- [PROMPT]
From the records below, output exactly the lines running from the line containing "Combinational: 675 / 380 / 295 / 0.00242" through the line containing "[run 7: final timing paths]", and no others.
======== MATERIAL PROVIDED
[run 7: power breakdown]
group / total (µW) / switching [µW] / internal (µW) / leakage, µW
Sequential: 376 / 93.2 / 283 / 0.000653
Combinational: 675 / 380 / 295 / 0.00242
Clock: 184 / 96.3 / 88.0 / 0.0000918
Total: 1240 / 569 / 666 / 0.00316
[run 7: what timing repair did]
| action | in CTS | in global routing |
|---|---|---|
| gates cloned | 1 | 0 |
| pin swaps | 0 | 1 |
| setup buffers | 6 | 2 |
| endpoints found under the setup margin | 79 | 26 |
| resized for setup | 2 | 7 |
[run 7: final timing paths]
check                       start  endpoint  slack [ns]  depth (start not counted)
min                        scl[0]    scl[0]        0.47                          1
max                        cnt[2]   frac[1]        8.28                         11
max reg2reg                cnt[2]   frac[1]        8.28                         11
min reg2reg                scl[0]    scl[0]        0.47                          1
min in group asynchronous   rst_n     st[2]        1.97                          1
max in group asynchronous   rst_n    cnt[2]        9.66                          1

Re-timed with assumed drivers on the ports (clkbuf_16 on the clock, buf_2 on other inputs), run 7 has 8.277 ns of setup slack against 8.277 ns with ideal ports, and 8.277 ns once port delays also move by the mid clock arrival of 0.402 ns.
From an optimization exercise on the open Yosys and OpenROAD flow, aimed at small area and few clock cycles per item; shortcuts taken in it are not production practice.
In this exercise RTL edits were held to simulation tests only and were not proved equivalent to the original.
Power figures rest on the tool's default switching activity, not on a simulated workload.

== the reference run ==
Design dot_top, start of the top module:
module dot_top (
    input  logic        clk,
    input  logic        rst,
    input  dot_pkg::sample_vec_t a_data,
    input  logic        a_last,
    input  logic        a_valid,
    output logic        a_ready,
    input  dot_pkg::sample_vec_t b_data,
    input  logic        b_valid,
    output logic        b_ready,
    output dot_pkg::sum_t        out_data,
    output logic        out_last,
    output logic        out_valid,
    input  logic        out_ready
);
Size in the first run: ~580 cells after synthesis, ~88 I/O pins.
Settings: LEC_CHECK=0, CAP_MARGIN=20, CORE_MARGIN=2, CORE_UTILIZATION=40, SLEW_MARGIN=20, SYNTH_HIERARCHICAL=1, SYNTH_MINIMUM_KEEP_SIZE=0; clock period 5.5 ns.
standard.sh (not shown) runs the stock make flow with config.mk's settings and CLKGATE_MAP_FILE= SYNTH_SCRIPT=/design/flow/synth_recipe.tcl, a recipe that flattens the netlist after the stock synthesis.
==> flow/flow/run.sh <==
#!/bin/bash
# The standard layout (the standard.sh, all of it), with two changes:
# the port buffers are the smallest buffer cell, and before floorplanning
# every combinational cell is set to its smallest drive strength
# (flow/downsize.tcl); the flow's repair steps size cells up where timing
# needs it. Every tool's output is in standard.log here and in ORFS's own
# logs under orfs/logs.
set -e
export BUFFER_PORTS_ARGS="-buffer_cell sky130_fd_sc_hd__buf_1"
export PRE_FLOORPLAN_TCL="$PWD/flow/downsize.tcl"
export GLOBAL_PLACEMENT_ARGS="-keep_resize_below_overflow 0"
export CTS_ARGS="-sink_clustering_enable -repair_clock_nets -root_buf sky130_fd_sc_hd__clkbuf_8 -buf_list sky130_fd_sc_hd__clkbuf_8 -dont_use_dummy_load"
export RECOVER_POWER=100
bash standard.sh > standard.log 2>&1
==> flow/flow/downsize.tcl <==
# Run before floorplanning (PRE_FLOORPLAN_TCL): put every combinational cell
# in the smallest drive strength of its footprint. Floorplanning's timing
# repair and the later repair steps size up again where timing needs it.
set db [ord::get_db]
set block [ord::get_db_block]
set dont_use [split $::env(DONT_USE_CELLS)]
set swapped 0
foreach inst [$block getInsts] {
  set m [$inst getMaster]
  if { [$m isSequential] } { continue }
  set name [$m getName]
  if { ![regexp {^(sky130_fd_sc_hd__[a-z0-9]+)_([0-9]+)$} $name -> base drive] } { continue }
  set best $m
  foreach d {0 1 2} {
    set cand [$db findMaster ${base}_$d]
    if { $cand eq "NULL" } { continue }
    if { [lsearch -exact $dont_use ${base}_$d] >= 0 } { continue }
    if { [$cand getWidth] < [$best getWidth] } { set best $cand }
  }
  if { $best ne $m } {
    $inst swapMaster $best
    incr swapped
  }
}
puts "downsize.tcl: swapped $swapped cells to a smaller drive strength"
The reference run: done, clean on timing, DRC and antenna
Testbench counts of the reference run, summed over its fixed seeds: cycles 16,008, items 16,000.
================
- [EXERCISE RESPONSE]
Combinational: 675 / 380 / 295 / 0.00242
Clock: 184 / 96.3 / 88.0 / 0.0000918
Total: 1240 / 569 / 666 / 0.00316
[run 7: what timing repair did]
| action | in CTS | in global routing |
|---|---|---|
| gates cloned | 1 | 0 |
| pin swaps | 0 | 1 |
| setup buffers | 6 | 2 |
| endpoints found under the setup margin | 79 | 26 |
| resized for setup | 2 | 7 |
[run 7: final timing paths]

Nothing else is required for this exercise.